Otro detalle a considerar en caso de usar estas guías es seleccionar los alimentos que más se asemejan al que interesa. Si es pechuga con piel o sin piel, su valor calórico es distinto, por ejemplo.

El otro punto es la variedad, sobre todo en el caso de las verduras y frutas, los quesos, los frutos secos, las carnes y los pescados. Algunos envasados también tienen subgrupos, como los bajos o altos en grasa, las conservas en aceite, tomate o agua, los productos integrales o refinados.

Al momento de extraer la información de la cantidad de carbohidratos, asegúrate de tomar en cuenta los disponibles. La fibra debe ser restada del total de carbohidratos, ya que al no ser digerida, no aporta calorías.

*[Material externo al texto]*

$ cat src/rtl/fpu_norm_pkg.sv
// Shared types and constants for the post-addition normalizer.
package fpu_norm_pkg;

  typedef enum logic [1:0] {
    IDLE,
    SHIFT,
    ADJUST,
    DONE
  } norm_state_t;

  localparam logic [7:0] EXP_MAX      = 8'hFF;
  localparam logic [7:0] EXP_MIN_NORM = 8'd1;
  localparam int         HIDDEN_BIT   = 23;
  localparam int         CARRY_BIT    = 24;

endpackage

$ cat src/rtl/subtract.sv
// FPU exponent subtractor: diff = exp1 - shifted_amount, borrow flags a wrap.
module subtract #(
  parameter int W = 8
) (
  input  logic [W-1:0] exp1,
  input  logic [W-1:0] shifted_amount,
  output logic [W-1:0] diff,
  output logic         borrow
);

  assign {borrow, diff} = {1'b0, exp1} - {1'b0, shifted_amount};

endmodule

$ cat src/rtl/fpu_norm_seq.sv
// Multi-cycle normalizer: one left shift per cycle, or a single carry right shift,
// then the shift count is taken off the exponent by the shared FPU subtractor.
module fpu_norm_seq
  import fpu_norm_pkg::*;
#(
  parameter int EXP_W  = 8,
  parameter int MANT_W = 24
) (
  input  logic              clk,
  input  logic              rst,
  input  logic              start,
  input  logic [EXP_W-1:0]  exp_in,
  input  logic [MANT_W:0]   mant_in,
  output logic              busy,
  output logic              out_valid,
  input  logic              out_ready,
  output logic [EXP_W-1:0]  exp_out,
  output logic [MANT_W-1:0] mant_out,
  output logic              sticky_out,
  output logic              zero,
  output logic              overflow,
  output logic              underflow
);

  norm_state_t state, state_next;

  logic [MANT_W-1:0] mant;
  logic [EXP_W-1:0]  e_eff;
  logic [EXP_W-1:0]  exp_in_q;
  logic [EXP_W-1:0]  cnt;

  logic [EXP_W-1:0]  exp_q;
  logic [MANT_W-1:0] mant_q;
  logic              sticky_q, zero_q, overflow_q, underflow_q;

  logic [EXP_W-1:0]  e_eff_in;
  logic [EXP_W-1:0]  exp_inc;
  logic [EXP_W-1:0]  sub_diff;
  logic              sub_borrow;
  logic              shift_stop;
  logic              shift_last;

  assign e_eff_in = (exp_in == '0) ? EXP_MIN_NORM : exp_in;
  assign exp_inc  = exp_in + EXP_W'(1);

  subtract #(.W(EXP_W)) u_subtract (
    .exp1           (e_eff),
    .shifted_amount (cnt),
    .diff           (sub_diff),
    .borrow         (sub_borrow)
  );

  // shift_last looks one shift ahead so the final shift lands directly in ADJUST.
  assign shift_stop = mant[HIDDEN_BIT] || (sub_diff <= EXP_MIN_NORM);
  assign shift_last = mant[HIDDEN_BIT-1] || (sub_diff <= (EXP_MIN_NORM + EXP_W'(1)));

  always_ff @(posedge clk) begin
    if (rst) begin
      state <= IDLE;
    end else begin
      state <= state_next;
    end
  end

  always_comb begin
    state_next = state;
    case (state)
      IDLE: begin
        if (start) begin
          if (mant_in == '0 || mant_in[CARRY_BIT]) begin
            state_next = DONE;
          end else if (mant_in[HIDDEN_BIT] || e_eff_in <= EXP_MIN_NORM) begin
            state_next = ADJUST;
          end else begin
            state_next = SHIFT;
          end
        end
      end
      SHIFT: begin
        if (shift_stop || shift_last) begin
          state_next = ADJUST;
        end
      end
      ADJUST: state_next = DONE;
      DONE: begin
        if (out_ready) begin
          state_next = IDLE;
        end
      end
      default: state_next = IDLE;
    endcase
  end

  always_comb begin
    busy       = (state != IDLE);
    out_valid  = (state == DONE);
    exp_out    = exp_q;
    mant_out   = mant_q;
    sticky_out = sticky_q;
    zero       = zero_q;
    overflow   = overflow_q;
    underflow  = underflow_q;
  end

  // Result registers are fully rewritten on every entry into DONE.
  always_ff @(posedge clk) begin
    if (rst) begin
      mant        <= '0;
      e_eff       <= '0;
      exp_in_q    <= '0;
      cnt         <= '0;
      exp_q       <= '0;
      mant_q      <= '0;
      sticky_q    <= 1'b0;
      zero_q      <= 1'b0;
      overflow_q  <= 1'b0;
      underflow_q <= 1'b0;
    end else begin
      case (state)
        IDLE: begin
          if (start) begin
            mant     <= mant_in[MANT_W-1:0];
            e_eff    <= e_eff_in;
            exp_in_q <= exp_in;
            cnt      <= '0;
            if (mant_in == '0) begin
              exp_q       <= '0;
              mant_q      <= '0;
              sticky_q    <= 1'b0;
              zero_q      <= 1'b1;
              overflow_q  <= 1'b0;
              underflow_q <= 1'b0;
            end else if (mant_in[CARRY_BIT]) begin
              zero_q      <= 1'b0;
              underflow_q <= 1'b0;
              if (exp_inc == EXP_MAX) begin
                exp_q      <= EXP_MAX;
                mant_q     <= '0;
                sticky_q   <= 1'b0;
                overflow_q <= 1'b1;
              end else begin
                exp_q      <= exp_inc;
                mant_q     <= mant_in[CARRY_BIT:1];
                sticky_q   <= mant_in[0];
                overflow_q <= 1'b0;
              end
            end
          end
        end
        SHIFT: begin
          if (!shift_stop) begin
            mant <= mant << 1;
            cnt  <= cnt + EXP_W'(1);
          end
        end
        ADJUST: begin
          assert (!sub_borrow);
          mant_q     <= mant;
          sticky_q   <= 1'b0;
          zero_q     <= 1'b0;
          overflow_q <= 1'b0;
          if (mant[HIDDEN_BIT]) begin
            exp_q       <= sub_diff;
            underflow_q <= 1'b0;
          end else begin
            exp_q       <= '0;
            underflow_q <= (cnt != '0) || (exp_in_q > EXP_MIN_NORM);
          end
        end
        default: ;
      endcase
    end
  end

endmodule

$ cat config.mk
export PLATFORM = sky130hd
export DESIGN_NAME = fpu_norm_seq
export DESIGN_NICKNAME = d
export VERILOG_FILES = /design/src/rtl/fpu_norm_pkg.sv /design/src/rtl/subtract.sv /design/src/rtl/fpu_norm_seq.sv
export SDC_FILE = /design/constraint.sdc
export NUM_CORES = 1
export LEC_CHECK = 0
export CAP_MARGIN = 25
export CORE_UTILIZATION = 48
export CTS_BUF_LIST = sky130_fd_sc_hd__clkbuf_16
export CTS_CLUSTER_DIAMETER = 40
export CTS_CLUSTER_SIZE = 28
export DETAILED_ROUTE_END_ITERATION = 6
export PLACE_DENSITY_LB_ADDON = 0.1
export SLEW_MARGIN = 20
export SYNTH_ARGS = -nofsm -noshare
export SYNTH_HDL_FRONTEND = slang
export SYNTH_SLANG_ARGS = --single-unit
export TNS_END_PERCENT = 20
$ cat constraint.sdc
create_clock -name clk -period 2.61 [get_ports clk]
set_input_delay 0.261 -clock clk [delete_from_list [all_inputs] [get_ports clk]]
set_output_delay 0.261 -clock clk [all_outputs]
set_load 0.02 [all_outputs]
==> impl_metrics.json <==
{
  "status": "finished, violations left",
  "violations": "design-rule violations",
  "drive_gt1_share_pct": 19.1,
  "setup_violations": 0,
  "routed_wl_mm": 12.8,
  "start_util_pct": 50.3,
  "fmax_mhz": 384,
  "synth-seq-cells": 85,
  "worstSetupStartpointType": "flop",
  "synth_area_um2": 4450,
  "rows": 34,
  "utilization_pct": 69.4,
  "area_growth_pct": 38.0,
  "place_hpwl_mm": 8.70,
  "worst_slew_pin_slew_ps": 574,
  "worstPathRequired_ps": 2870,
  "crit_type": "flop to flop",
  "min-delay-start": "rst",
  "grt_pass1_vias": 3990,
  "synthCells": 529,
  "antenna_left": 0,
  "wl_per_cell_um": 17.1,
  "via_per_inst": 5.95,
  "worstRegToRegCells": 12,
  "synth_area_leader_cell": "dfxtp_1",
  "synth_seq_area_share_pct": 38.2,
  "clk_latency_ps": 340,
  "worst_ep_arrival_time_ps": 2860,
  "synth_flop_cell": "dfxtp_1",
  "die_w_um": 98.3,
  "grt_use_total_pct": 25.0,
  "hold_viol_final": 0,
  "cp-end-kind": "flop",
  "crit_start": "e_eff[0]",
  "die_area_um2": 9660,
  "tritoncts": "done",
  "slew_violations": 0,
  "hold_path.class": "primary input to flop",
  "grt_max_degree": 68,
  "syn-num-nets": 583,
  "yosys-top-cells-area": "dfxtp_1 (38%), nor2_1 (7.0%), mux2i_1 (6.1%)",
  "irDropWorstVdd_mv": 0.699,
  "layout.nets": 690,
  "synth_top_area_share_pct": 38.2,
  "async_reset_ff_share_pct": 0,
  "clkSinkCount": 85,
  "die_y_um": 98.3,
  "path_clk_slew_ps": 70,
  "drv_cap": 0,
  "htree_levels": 3,
  "yosysUniqueCellTypes": 51,
  "ios": 75,
  "synth-edff-count": 0,
  "fin_crit_ps": 2600,
  "drt_iter0_drc": 264,
  "dr.pass1.iters": 7,
  "gp_congestion": 0.915,
  "grt_first_pass_wirelength_mm": 19.3,
  "synth_warnings": 0,
  "skew_ps": 9.66,
  "min_delay_path_depth": 2,
  "io_buffers": 74,
  "antenna_cells": 0,
  "core_um2": 8850,
  "rsz0062_at_grt": "true",
  "clk_path_buf_depth": 2,
  "drc": 5,
  "hold_ws_ps": 313,
  "avgSynthCellArea_um2": 8.41,
  "root_buffer": "clkbuf_16",
  "p_per_area_nw_per_um2": 1170,
  "finalCritPeriodShare_pct": 99.7,
  "antenna_found_initial": 0,
  "cp_max_fo": 7,
  "reg2reg_from": "e_eff[0]",
  "leakagePower_nw": 2.33,
  "vias": 4452,
  "maxSlewHeadroom_pct": 61.8,
  "nFillCells": 727,
  "cts_buffers": 9,
  "grt_overflow_total": 0
}
-- cell usage after synthesis (2+ instances only) --
library cell	number
xnor2_1	8
nor2_1	83
a311oi_1	2
o21a_1	3
o22ai_1	5
dfxtp_1	85
a221oi_1	24
nand3_1	8
clkbuf_1	25
o21ai_0	6
inv_1	21
or3_1	2
buf_6	2
o21ba_2	2
a32oi_1	2
nand2_1	44
nand2b_1	6
a21oi_2	2
nor2b_1	2
a211oi_2	9
nor4_1	7
nand4_1	7
a211o_1	2
xor2_1	5
a21oi_1	26
nor3_1	38
buf_2	6
and2_1	5
ha_1	16
o32ai_1	2
a21o_1	3
nor3b_1	4
or4_1	2
a211oi_1	21
mux2i_1	27
a311o_1	2
-- repair_timing --
action	in CTS	in global routing
setup endpoints to repair	34	34
pin swaps	0	19
resized for setup	5	31
setup buffers	0	2
hold buffers	0	0
cloned	0	6
-- routing by layer --
layer  GRT usage, %  wire (um)
met4           8.96        218
met2           38.0       5610
met1           35.7       6310
met3           4.15        680
met5              0          0
-- registers in the layout, summed over array words and instances (netlist names) --
signal	count
mant	24
mant_out	24
cnt	8
e_eff	8
exp_out	8
exp_in_q	7
state	2
overflow	1
sticky_out	1
underflow	1
zero	1
-- area by class of cell --
cell class	count	area, um^2	share of cell area (%)
multi-input cells	389	2670	43.5
flip-flops and latches	85	1700	27.7
clock buffers	9	225	3.67
inverters	21	78.8	1.28
clock inverters	6	71.3	1.16
repair buffers	130	1260	20.5
well taps	108	135	2.20
-- logic make-up after synthesis --
kind of cell	share of synthesized area, %
and+or+nand+nor	21.7
AOI/OAI and AO/OA	21.3
DFF	38.2
buffers and inverters	5.15
muxes	6.07
adders and majority gates	4.95
xor gates and xnor gates	2.56
-- power by group --
group,leakage (nW),switching [mW],total [mW],internal [mW]
Sequential,0.700,0.270,1.96,1.69
Combinational,1.49,2.17,3.96,1.79
Clock,0.139,0.551,1.30,0.745
Total,2.33,2.99,7.21,4.22
-- path summary, 6_finish.rpt --
path	end	slack, ps
max	mant[9]	7
min	exp_in_q[1]	310
max reg2reg	mant[9]	7
min reg2reg	exp_in_q[5]	460
-- critical path, stage by stage (launching register included) --
cell,delay [ps]
dfxtp_2,320
inv_2,50
ha_4,120
inv_2,30
fa_2,360
a211oi_2,280
o211a_1,190
a311oi_2,60
a21boi_4,200
a21oi_4,410
buf_6,220
nor2_1,60
a211oi_1,200
-- placed cells by master (no fill, tap or decap), types with 5 or more instances in the layout --
master / n
nor2_2: 10
a211oi_1: 12
dfxtp_1: 83
nor3_1: 38
mux2i_1: 27
clkdlybuf4s50_1: 73
clkbuf_16: 12
buf_4: 47
o21ai_0: 6
and2_1: 5
a221oi_1: 24
a21oi_1: 26
xnor2_1: 8
nor4_1: 7
nand4_1: 7
nand2b_1: 6
a211oi_2: 18
nand3_1: 8
nor2_1: 71
ha_1: 14
nand2_1: 44
xor2_1: 5
inv_1: 19
-- through the flow --
step	TNS [ps]	cell area (um^2)	setup WS, ps	std cells	power (mW)
after global placement	-5.31	5590	-2.67	725	5.17
after CTS	0	5910	2.84	740	6.59
after floorplan	0	4450	72.1	529	4.10
after global routing	-930	6140	-87.4	748	7.59
final	0	6140	6.72	748	7.21
after detailed placement	-2640	5590	-151	725	5.26
Note: power is estimated with default switching activity, not from simulation.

Etiquetas de los productos nutricionales.
En las etiquetas tenemos un vistazo rápido a las calorías por porción, lo que después podemos corroborar con otros métodos.

3. Utiliza una calculadora virtual

Existen calculadoras de calorías virtuales para tener la información nutricional de los alimentos. El Departamento de Agricultura de los Estados Unidos contiene información de más de 6000 alimentos. Allí registran el aporte calórico, de macronutrientes y micronutrientes.

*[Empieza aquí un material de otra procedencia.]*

File: config.mk
export PLATFORM = sky130hd
export DESIGN_NAME = smi_tx_ctrl
export DESIGN_NICKNAME = d
export VERILOG_FILES = /design/src/rtl/smi_tx_ctrl.sv
export SDC_FILE = /design/constraint.sdc
export NUM_CORES = 1
export LEC_CHECK = 0
export BUFFER_PORTS_ARGS = -buffer_cell sky130_fd_sc_hd__buf_2
export CAP_MARGIN = 30
export CORE_MARGIN = 10
export CORE_UTILIZATION = 40
export CTS_BUF_LIST = sky130_fd_sc_hd__clkbuf_8 sky130_fd_sc_hd__clkbuf_16
export DETAILED_ROUTE_END_ITERATION = 8
export PLACE_DENSITY = 0.66
export SLEW_MARGIN = 20
export SYNTH_ARGS = -nofsm -noshare
export SYNTH_HDL_FRONTEND = slang
export SYNTH_SLANG_ARGS = --single-unit
File: constraint.sdc
create_clock -name i_sys_clk -period 2.45 [get_ports i_sys_clk]
set_clock_uncertainty 0.2 [all_clocks]
set_input_delay 0.735 -clock i_sys_clk [delete_from_list [all_inputs] [get_ports i_sys_clk]]
set_output_delay 0.735 -clock i_sys_clk [all_outputs]
set_load 0.01 [all_outputs]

Por otra parte, la calculadora de la WebMD solo ofrece el número de las calorías y el tamaño de la porción. Existen otras que brindan información de los alimentos frescos y de las comidas preparadas en restaurantes.

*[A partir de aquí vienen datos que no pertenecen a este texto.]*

File: src/rtl/sweep_pkg.sv
// Shared types and constants for the carrier sweep sequencer.
package sweep_pkg;

    localparam int unsigned PHASE_W_DEF = 32;
    localparam int unsigned DWELL_W_DEF = 24;
    localparam int unsigned MODE_W_DEF  = 6;

    typedef enum logic [1:0] {
        StIdle,
        StRun,
        StLast,
        StDone
    } sweep_state_e;

    localparam logic [5:0] MOD_NONE    = 6'b00_0000;
    localparam logic [5:0] MOD_FM5K    = 6'b01_0101;
    localparam logic [5:0] MOD_FM10K   = 6'b01_1010;
    localparam logic [5:0] MOD_AM_BASE = 6'b10_0000;
    localparam logic [5:0] MOD_PSK     = 6'b11_0000;
    localparam logic [5:0] MOD_ASK     = 6'b11_0001;

endpackage

File: src/rtl/sweep_dwell_cnt.sv
// Loadable dwell down-counter; a zero dwell loads as one cycle per point.
module sweep_dwell_cnt #(
    parameter int unsigned DWELL_W = 24
) (
    input  logic               clk,
    input  logic               rst,
    input  logic               load,
    input  logic [DWELL_W-1:0] dwell,
    input  logic               dec,
    output logic               zero
);

    logic [DWELL_W-1:0] cnt_q;

    always_ff @(posedge clk) begin
        if (rst) begin
            cnt_q <= '0;
        end else if (load) begin
            cnt_q <= (dwell == '0) ? '0 : dwell - DWELL_W'(1);
        end else if (dec && (cnt_q != '0)) begin
            cnt_q <= cnt_q - DWELL_W'(1);
        end
    end

    assign zero = (cnt_q == '0);

endmodule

4. Baja alguna aplicación a tu teléfono

Para hacer el proceso un poco más sencillo, algunas apps permiten calcular las calorías de los alimentos. Incluso contar las calorías de lo que comes al día para saber si estas dentro del requerimiento energético que necesitas.

Otras aplicaciones móviles modifican y ajustan las calorías de acuerdo al nivel de actividad física. Mientras que también hay las que permiten realizar los ajustes de aumentar o disminuir calorías e incluso distribuir los nutrientes.

Es muy sencillo usar estas aplicaciones. Tan solo debes ingresar edad, sexo, peso, talla, objetivo y los alimentos que vas comiendo durante el día.

¿Qué tan precisos son estos métodos para calcular las calorías de los alimentos?

Aunque el calorímetro da resultados confiables, existe una amplia variedad de alimentos de cada grupo y el metabolismo de cada nutriente es individualizado. El método Atwater no toma en cuenta el proceso de digestión y metabolización de cada nutriente. Esto hace que los cálculos calóricos sean algo imprecisos.

En este sentido, un grupo de expertos determinó las calorías aportadas por los pistachos usando un método biológico de energía metabolizable a través de la ingesta, la absorción y la excreción. Demostraron que estos frutos secos ofrecen un 5 % menos de las calorías que infroma el método de Atwater.

Es por eso que no debemos basar nuestra dieta y las elecciones de alimentos solo en las calorías que nos dé una calculadora. Las individualidades metabólicas determinarán la cantidad neta de calorías y los nutrientes que aprovechará el cuerpo.

Por lo tanto, toda dieta que llevemos a cabo debe pasar por las manos expertas de un profesional de la nutrición. Incluyendo su evolución en el tiempo.